:: DATA SHOWN

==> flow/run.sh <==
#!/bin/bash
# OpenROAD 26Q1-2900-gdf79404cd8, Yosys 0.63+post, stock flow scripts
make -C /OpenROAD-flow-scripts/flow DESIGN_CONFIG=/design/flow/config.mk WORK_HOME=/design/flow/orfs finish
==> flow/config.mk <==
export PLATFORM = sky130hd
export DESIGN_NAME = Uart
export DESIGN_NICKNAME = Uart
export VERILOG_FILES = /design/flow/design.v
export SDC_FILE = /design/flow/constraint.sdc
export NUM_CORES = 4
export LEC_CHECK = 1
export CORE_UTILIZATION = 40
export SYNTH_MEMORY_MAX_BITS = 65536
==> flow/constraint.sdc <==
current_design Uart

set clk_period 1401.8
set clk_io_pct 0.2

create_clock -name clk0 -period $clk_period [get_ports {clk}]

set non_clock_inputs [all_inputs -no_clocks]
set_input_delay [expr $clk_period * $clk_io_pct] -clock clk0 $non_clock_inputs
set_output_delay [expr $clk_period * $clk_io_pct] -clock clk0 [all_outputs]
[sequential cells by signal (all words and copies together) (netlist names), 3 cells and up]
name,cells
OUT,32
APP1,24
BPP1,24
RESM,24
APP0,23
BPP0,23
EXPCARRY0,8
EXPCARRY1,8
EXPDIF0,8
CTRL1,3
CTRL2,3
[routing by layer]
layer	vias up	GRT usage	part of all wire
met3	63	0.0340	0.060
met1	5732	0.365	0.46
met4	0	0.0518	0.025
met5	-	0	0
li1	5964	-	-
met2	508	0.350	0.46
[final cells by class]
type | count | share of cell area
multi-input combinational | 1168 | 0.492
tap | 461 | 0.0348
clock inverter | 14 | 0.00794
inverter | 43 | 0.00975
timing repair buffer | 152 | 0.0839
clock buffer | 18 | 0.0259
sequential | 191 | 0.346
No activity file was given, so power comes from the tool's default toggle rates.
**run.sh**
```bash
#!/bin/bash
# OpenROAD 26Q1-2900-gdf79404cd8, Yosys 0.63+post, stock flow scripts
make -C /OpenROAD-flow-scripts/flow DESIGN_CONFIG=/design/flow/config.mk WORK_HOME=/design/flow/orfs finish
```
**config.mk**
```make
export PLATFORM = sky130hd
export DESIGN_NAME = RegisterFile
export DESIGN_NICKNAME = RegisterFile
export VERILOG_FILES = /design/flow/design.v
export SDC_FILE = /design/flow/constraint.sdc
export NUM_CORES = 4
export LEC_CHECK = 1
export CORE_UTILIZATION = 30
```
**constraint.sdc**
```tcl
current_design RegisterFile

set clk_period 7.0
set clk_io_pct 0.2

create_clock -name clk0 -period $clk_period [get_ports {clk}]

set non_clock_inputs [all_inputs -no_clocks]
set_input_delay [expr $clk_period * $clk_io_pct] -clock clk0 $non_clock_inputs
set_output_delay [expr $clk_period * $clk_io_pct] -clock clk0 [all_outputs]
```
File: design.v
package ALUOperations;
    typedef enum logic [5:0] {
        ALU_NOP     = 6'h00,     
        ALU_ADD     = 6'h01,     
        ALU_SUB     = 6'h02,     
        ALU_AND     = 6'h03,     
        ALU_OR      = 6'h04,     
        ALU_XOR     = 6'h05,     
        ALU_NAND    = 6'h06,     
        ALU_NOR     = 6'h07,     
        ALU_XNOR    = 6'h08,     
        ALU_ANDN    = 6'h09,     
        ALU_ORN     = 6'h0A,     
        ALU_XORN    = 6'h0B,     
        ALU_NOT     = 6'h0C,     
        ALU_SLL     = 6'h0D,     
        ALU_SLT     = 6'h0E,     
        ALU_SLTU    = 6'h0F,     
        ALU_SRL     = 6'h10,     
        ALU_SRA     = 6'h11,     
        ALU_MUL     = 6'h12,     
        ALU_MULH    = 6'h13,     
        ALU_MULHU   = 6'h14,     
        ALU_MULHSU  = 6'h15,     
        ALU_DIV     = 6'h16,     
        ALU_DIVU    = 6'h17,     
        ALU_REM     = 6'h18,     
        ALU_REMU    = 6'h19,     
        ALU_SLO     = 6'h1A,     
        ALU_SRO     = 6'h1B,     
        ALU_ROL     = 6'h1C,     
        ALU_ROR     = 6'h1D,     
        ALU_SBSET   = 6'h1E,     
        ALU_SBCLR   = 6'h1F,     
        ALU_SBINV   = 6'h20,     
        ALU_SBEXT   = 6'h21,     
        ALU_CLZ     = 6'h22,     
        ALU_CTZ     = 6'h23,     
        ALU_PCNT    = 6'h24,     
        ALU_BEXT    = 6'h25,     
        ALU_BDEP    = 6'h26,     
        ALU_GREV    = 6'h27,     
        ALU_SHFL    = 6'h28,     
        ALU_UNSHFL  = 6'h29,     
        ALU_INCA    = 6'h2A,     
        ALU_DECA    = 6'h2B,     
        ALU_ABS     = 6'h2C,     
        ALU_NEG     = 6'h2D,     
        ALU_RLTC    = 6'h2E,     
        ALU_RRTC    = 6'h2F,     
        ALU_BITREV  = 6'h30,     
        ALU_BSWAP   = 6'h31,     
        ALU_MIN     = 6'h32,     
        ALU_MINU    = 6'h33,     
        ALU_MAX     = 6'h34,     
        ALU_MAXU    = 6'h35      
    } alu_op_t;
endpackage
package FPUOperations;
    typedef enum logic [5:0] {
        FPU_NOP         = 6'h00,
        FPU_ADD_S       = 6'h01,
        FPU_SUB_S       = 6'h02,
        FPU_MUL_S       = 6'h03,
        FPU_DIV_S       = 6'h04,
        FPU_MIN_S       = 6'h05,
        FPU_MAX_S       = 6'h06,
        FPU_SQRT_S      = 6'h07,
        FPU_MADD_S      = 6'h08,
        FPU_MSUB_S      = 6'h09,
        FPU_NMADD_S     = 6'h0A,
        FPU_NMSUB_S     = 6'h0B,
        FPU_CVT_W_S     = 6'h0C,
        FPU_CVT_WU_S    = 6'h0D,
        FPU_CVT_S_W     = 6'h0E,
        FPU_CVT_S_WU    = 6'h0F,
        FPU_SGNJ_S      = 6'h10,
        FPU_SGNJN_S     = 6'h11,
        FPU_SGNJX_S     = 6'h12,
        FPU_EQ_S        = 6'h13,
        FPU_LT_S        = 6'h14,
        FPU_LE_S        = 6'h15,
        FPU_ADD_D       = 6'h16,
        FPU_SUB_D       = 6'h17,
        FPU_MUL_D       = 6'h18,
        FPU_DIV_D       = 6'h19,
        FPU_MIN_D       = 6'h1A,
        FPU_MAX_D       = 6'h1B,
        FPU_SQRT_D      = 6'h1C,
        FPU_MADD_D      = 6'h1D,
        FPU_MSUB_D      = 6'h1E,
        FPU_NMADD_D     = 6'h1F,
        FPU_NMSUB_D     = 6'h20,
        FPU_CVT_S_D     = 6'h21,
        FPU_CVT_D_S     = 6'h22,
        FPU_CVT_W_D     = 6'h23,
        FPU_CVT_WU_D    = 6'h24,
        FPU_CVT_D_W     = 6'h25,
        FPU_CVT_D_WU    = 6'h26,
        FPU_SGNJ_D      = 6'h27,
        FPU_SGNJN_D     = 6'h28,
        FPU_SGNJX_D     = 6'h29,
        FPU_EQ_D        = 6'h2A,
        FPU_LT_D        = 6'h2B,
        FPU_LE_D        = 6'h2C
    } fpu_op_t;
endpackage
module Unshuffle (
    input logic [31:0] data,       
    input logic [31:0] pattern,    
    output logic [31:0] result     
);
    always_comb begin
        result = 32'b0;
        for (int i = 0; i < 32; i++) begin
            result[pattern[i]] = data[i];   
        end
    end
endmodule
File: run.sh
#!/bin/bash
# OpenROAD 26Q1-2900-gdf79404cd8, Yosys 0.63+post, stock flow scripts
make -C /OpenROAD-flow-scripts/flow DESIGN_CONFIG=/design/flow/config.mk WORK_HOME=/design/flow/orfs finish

::::

> ASSIGNMENT
When a line of the data above holds the string "layer", count it, and reply with the resulting number only.

> FINISHED EXERCISE
2